Cause: UsecaseTransactionPipeline publishes events after SaveChanges succeeds. If an exception occurs in a handler, event publishing fails but data is already committed (eventual consistency).

Resolution: If strong consistency is needed, introduce the Outbox pattern. In the current structure, it is recommended to properly handle exceptions inside handlers and record warning logs.

Previous events interfere with Assert in tests

Section titled “Previous events interfere with Assert in tests”

Cause: Events published in Create() remain in the DomainEvents collection, interfering with subsequent behavior verification.
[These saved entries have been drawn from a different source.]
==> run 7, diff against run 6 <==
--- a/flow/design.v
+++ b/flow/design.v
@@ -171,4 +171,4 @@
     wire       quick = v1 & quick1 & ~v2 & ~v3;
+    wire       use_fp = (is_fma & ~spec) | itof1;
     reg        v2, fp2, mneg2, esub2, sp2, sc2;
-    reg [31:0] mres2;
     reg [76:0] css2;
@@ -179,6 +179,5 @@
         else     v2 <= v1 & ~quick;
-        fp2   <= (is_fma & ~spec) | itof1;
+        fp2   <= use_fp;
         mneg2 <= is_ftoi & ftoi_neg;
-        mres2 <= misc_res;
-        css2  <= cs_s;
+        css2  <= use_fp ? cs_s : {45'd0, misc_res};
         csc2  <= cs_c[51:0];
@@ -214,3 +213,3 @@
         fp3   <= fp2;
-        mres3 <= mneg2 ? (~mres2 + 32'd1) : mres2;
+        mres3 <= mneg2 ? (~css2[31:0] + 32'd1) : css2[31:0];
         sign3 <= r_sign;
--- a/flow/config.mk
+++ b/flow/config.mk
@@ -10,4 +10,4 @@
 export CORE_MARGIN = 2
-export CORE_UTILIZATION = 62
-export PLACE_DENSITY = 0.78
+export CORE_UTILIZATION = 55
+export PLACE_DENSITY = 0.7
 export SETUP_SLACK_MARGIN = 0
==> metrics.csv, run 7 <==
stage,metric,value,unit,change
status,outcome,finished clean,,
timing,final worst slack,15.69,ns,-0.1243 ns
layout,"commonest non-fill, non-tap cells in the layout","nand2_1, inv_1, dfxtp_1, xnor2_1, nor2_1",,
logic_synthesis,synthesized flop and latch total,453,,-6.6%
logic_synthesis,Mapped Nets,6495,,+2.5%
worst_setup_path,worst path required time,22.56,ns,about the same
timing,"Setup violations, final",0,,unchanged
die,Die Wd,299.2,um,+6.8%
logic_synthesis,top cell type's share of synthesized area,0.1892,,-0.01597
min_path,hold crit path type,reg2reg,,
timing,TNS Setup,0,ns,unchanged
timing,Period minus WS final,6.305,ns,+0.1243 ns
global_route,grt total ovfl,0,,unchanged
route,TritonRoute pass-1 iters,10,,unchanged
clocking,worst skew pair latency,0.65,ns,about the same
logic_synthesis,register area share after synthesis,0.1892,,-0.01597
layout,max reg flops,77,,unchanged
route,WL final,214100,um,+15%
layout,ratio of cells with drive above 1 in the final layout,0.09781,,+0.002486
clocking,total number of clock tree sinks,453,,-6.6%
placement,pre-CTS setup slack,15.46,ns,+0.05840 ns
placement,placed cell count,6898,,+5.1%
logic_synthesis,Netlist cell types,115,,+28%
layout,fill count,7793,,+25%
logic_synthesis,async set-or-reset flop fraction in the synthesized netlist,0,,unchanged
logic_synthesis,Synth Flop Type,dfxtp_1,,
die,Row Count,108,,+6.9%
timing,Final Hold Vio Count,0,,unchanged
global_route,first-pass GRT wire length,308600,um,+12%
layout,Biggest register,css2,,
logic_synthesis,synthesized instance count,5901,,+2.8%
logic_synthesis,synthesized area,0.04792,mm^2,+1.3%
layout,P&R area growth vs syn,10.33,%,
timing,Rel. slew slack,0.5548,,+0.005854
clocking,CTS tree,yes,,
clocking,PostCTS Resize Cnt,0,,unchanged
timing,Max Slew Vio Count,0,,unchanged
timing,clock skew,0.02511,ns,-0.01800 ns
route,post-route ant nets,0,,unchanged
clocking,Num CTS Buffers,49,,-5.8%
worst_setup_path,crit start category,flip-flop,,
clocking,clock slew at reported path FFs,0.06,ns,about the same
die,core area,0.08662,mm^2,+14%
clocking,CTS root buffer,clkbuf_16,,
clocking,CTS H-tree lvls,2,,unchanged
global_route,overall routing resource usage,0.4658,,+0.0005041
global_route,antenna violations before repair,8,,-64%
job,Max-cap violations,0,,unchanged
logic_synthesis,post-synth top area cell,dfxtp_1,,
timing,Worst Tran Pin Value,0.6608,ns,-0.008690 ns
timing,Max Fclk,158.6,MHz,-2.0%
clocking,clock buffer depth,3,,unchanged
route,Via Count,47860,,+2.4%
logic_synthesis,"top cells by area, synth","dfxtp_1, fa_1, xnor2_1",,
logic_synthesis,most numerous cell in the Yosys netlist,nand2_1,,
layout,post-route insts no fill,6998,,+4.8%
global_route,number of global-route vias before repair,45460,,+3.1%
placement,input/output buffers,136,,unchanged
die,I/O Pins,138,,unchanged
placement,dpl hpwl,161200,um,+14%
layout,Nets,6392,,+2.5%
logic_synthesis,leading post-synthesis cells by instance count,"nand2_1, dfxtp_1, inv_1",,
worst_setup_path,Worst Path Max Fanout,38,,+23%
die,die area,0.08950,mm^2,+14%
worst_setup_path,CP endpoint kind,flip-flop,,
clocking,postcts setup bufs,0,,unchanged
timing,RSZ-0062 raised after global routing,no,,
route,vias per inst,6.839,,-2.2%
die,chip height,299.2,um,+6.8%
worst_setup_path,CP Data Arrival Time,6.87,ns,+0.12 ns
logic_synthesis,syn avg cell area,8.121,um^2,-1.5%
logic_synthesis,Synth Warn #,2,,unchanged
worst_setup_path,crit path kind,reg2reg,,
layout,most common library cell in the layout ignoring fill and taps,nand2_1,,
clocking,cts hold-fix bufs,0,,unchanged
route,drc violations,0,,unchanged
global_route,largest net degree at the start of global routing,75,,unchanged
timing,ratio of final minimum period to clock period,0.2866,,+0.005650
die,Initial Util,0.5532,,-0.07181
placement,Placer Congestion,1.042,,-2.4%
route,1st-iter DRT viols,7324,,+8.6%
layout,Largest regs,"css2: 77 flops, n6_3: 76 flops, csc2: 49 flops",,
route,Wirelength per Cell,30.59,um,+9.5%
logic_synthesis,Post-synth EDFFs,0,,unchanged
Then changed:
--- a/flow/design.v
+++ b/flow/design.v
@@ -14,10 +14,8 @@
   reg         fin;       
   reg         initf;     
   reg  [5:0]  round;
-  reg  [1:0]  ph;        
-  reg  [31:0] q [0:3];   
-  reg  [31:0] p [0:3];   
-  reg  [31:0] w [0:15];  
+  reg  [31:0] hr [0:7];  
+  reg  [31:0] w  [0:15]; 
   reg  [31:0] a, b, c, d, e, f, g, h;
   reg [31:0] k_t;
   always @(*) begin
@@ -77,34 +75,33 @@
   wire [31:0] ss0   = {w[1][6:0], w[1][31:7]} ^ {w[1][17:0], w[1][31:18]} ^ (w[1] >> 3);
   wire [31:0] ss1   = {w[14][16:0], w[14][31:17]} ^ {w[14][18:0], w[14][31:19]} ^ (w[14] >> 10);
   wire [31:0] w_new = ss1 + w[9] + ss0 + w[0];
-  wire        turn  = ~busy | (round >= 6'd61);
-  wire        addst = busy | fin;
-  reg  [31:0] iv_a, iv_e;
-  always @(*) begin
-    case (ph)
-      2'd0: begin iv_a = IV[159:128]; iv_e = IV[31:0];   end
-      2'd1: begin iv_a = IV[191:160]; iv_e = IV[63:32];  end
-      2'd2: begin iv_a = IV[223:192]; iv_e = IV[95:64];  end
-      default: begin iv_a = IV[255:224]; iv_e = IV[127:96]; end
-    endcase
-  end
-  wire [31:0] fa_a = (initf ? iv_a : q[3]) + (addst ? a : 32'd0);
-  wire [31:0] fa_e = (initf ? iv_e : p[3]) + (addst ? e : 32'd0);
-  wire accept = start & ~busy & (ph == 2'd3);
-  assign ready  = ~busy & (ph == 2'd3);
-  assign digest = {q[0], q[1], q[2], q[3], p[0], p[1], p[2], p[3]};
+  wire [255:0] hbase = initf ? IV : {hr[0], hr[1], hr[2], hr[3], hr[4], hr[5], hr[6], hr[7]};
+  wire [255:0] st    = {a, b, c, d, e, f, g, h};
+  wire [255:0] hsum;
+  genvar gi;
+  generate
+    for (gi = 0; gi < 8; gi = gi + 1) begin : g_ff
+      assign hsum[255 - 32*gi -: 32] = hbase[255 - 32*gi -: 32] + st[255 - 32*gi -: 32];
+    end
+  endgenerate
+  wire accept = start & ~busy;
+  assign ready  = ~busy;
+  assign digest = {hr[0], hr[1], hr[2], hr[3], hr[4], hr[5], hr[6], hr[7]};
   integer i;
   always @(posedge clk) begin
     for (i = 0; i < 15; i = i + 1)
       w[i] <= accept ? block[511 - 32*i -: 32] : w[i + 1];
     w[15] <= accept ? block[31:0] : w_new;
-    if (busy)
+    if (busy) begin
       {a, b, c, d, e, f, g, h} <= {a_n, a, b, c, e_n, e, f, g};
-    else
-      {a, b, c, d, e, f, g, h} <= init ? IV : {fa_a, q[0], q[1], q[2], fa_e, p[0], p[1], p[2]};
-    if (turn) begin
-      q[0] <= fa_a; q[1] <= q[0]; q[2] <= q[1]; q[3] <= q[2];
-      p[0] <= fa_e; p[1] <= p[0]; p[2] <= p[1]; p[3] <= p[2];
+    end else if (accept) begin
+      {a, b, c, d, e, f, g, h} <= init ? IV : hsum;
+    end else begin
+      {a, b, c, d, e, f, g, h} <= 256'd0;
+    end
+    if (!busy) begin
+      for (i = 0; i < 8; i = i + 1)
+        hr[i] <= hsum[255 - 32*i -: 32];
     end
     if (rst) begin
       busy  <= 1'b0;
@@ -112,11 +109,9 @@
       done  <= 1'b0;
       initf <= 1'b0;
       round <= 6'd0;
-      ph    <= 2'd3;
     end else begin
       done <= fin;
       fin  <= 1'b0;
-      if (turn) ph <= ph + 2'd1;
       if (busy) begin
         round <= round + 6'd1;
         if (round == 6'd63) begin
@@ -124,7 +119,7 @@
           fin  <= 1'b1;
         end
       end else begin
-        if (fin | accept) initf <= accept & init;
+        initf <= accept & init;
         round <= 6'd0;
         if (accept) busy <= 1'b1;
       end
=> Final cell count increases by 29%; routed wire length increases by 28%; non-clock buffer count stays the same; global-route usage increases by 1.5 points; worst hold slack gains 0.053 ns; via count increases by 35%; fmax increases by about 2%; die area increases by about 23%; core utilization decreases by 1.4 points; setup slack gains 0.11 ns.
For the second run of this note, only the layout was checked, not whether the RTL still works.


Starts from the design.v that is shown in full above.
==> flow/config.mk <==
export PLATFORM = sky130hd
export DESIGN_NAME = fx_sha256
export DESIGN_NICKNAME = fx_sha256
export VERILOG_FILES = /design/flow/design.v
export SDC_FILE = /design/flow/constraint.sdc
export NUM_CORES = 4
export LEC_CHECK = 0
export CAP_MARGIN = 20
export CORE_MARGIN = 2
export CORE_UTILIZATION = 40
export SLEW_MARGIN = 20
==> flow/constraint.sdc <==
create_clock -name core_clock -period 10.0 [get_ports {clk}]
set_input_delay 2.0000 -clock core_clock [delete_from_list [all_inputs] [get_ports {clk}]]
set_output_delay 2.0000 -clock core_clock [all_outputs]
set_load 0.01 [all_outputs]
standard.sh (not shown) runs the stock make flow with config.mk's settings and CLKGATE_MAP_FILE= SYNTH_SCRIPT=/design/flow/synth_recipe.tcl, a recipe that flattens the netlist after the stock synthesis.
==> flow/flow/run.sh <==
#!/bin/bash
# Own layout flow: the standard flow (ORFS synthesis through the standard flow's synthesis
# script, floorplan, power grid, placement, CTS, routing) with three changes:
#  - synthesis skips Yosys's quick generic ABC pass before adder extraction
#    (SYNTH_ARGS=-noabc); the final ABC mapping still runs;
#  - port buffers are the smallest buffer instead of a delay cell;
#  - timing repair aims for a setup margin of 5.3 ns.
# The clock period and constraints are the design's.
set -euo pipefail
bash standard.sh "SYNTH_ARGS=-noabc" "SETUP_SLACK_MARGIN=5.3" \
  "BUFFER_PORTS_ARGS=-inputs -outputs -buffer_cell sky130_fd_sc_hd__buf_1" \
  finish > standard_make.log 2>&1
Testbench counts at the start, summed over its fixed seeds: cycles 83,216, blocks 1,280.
Resolution: Call entity.ClearDomainEvents() in the Arrange step of the test to clean up previous events before performing the Act:

var order = Order.Create(...);
order.ClearDomainEvents(); // Remove creation events
order.Confirm(); // Test subsequent behavior

Q1. Why are domain events defined as nested classes rather than independent classes?

Section titled “Q1. Why are domain events defined as nested classes rather than independent classes?”
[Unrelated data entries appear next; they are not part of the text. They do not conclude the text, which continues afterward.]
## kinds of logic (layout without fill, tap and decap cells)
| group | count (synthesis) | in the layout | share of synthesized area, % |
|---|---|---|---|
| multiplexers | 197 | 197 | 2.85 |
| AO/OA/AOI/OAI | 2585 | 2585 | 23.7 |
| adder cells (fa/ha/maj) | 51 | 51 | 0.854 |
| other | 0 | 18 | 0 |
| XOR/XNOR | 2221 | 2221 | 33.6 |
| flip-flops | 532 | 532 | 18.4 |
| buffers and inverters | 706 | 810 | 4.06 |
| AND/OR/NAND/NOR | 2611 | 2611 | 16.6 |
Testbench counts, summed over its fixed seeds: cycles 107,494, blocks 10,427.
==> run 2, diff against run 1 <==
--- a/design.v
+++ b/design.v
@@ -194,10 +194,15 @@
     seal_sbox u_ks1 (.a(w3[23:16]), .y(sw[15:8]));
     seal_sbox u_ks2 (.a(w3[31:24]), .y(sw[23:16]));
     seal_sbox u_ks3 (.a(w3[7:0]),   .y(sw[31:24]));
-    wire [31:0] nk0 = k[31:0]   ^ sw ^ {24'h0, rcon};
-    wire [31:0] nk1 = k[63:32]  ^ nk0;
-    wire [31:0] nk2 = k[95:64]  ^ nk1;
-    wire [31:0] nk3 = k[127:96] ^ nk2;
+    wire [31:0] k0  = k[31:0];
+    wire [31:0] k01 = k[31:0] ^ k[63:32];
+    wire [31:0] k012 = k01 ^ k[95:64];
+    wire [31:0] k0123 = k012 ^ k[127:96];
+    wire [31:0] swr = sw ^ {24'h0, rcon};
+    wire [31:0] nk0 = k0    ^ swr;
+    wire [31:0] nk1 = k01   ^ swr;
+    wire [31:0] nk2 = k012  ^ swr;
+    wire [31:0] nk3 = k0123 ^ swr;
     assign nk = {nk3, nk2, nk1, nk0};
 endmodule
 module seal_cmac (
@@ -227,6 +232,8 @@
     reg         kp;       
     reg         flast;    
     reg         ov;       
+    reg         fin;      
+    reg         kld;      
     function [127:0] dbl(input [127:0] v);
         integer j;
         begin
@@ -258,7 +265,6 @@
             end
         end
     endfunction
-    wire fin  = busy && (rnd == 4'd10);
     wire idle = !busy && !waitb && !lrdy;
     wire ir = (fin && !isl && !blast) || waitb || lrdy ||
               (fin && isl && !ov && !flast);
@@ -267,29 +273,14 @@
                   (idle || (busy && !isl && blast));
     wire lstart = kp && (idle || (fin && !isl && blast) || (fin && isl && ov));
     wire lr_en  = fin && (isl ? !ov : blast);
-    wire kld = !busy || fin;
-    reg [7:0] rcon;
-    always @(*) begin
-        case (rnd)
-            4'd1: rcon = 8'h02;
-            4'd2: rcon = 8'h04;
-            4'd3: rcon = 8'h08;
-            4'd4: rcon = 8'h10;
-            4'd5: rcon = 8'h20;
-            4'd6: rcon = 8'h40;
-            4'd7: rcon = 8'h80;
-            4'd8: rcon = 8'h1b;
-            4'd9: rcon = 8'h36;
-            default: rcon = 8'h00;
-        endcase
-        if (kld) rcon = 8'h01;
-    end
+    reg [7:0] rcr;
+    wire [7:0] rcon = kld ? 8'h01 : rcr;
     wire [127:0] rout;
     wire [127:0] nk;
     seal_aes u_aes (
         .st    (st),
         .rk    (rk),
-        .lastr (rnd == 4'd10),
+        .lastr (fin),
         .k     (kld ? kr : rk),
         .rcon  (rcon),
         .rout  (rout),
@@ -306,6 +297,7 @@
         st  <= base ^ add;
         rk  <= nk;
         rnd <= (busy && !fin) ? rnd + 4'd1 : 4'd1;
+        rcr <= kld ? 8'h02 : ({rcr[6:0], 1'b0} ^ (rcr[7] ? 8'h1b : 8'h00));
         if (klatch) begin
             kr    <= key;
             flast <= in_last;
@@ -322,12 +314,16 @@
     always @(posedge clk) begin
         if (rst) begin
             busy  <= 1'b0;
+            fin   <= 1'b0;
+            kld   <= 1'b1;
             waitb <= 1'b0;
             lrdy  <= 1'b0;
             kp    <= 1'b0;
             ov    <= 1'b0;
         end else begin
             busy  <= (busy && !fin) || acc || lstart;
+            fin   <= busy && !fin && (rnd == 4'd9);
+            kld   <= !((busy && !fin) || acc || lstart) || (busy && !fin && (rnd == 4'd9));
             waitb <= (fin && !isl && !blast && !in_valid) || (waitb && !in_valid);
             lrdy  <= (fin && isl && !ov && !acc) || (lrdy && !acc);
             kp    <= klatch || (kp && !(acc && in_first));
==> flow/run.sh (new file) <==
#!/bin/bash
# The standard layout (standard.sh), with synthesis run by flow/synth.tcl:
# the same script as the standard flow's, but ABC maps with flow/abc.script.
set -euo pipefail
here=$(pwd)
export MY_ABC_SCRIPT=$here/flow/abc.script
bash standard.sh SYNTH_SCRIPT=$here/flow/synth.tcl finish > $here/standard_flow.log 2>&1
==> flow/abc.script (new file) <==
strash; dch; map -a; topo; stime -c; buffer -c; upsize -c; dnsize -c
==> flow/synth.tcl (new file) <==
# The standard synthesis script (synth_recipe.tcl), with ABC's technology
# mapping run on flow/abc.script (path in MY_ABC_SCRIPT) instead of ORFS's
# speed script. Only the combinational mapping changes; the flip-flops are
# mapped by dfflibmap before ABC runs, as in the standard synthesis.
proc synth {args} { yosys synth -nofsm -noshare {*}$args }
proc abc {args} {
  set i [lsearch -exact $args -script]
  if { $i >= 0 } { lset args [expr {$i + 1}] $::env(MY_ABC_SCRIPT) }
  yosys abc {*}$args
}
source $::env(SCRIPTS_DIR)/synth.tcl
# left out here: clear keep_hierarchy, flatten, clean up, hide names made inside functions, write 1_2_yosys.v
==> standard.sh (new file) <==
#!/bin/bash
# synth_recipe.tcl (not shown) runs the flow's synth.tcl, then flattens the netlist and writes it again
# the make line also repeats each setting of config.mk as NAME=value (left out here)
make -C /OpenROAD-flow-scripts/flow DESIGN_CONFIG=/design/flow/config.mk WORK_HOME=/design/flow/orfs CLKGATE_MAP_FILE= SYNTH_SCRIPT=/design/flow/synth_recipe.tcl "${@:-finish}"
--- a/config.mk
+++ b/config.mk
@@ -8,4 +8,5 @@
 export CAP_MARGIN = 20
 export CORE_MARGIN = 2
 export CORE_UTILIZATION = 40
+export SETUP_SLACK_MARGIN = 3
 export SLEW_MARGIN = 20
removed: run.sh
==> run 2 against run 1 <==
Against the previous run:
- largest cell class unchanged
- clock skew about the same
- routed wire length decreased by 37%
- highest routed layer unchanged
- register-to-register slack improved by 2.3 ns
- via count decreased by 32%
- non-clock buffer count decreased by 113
Defining as nested classes makes event ownership explicit in the type system, as in Product.CreatedEvent. Typing Product. in IntelliSense displays all related events, and the publishing origin can be immediately identified from the Event Handler declaration alone.

Q2. What is the difference between CorrelationId and OpenTelemetry TraceId?

Section titled “Q2. What is the difference between CorrelationId and OpenTelemetry TraceId?”

CorrelationId is a business-level identifier that groups events from the same request. TraceId is an infrastructure-level identifier that traces requests across distributed systems. The two identifiers are independent but used complementarily.

Q3. Can an Event Handler modify another Aggregate?

Section titled “Q3. Can an Event Handler modify another Aggregate?”

It is possible, but directly modifying another Aggregate in an Event Handler makes the transaction boundary ambiguous. If modification of another Aggregate is needed, it is recommended to issue a Command to that Aggregate or call a separate Usecase.

Q4. Should IUnitOfWork or IDomainEventPublisher be directly injected in the Usecase?

Section titled “Q4. Should IUnitOfWork or IDomainEventPublisher be directly injected in the Usecase?”

No. UsecaseTransactionPipeline automatically handles SaveChanges and event publishing. Only the Repository needs to be injected in the Usecase.

Q5. Can the execution order of event handlers be guaranteed?

Section titled “Q5. Can the execution order of event handlers be guaranteed?”

Mediator’s default behavior does not guarantee handler execution order. If order is important, process sequentially within a single handler or consider the Saga/Process Manager pattern.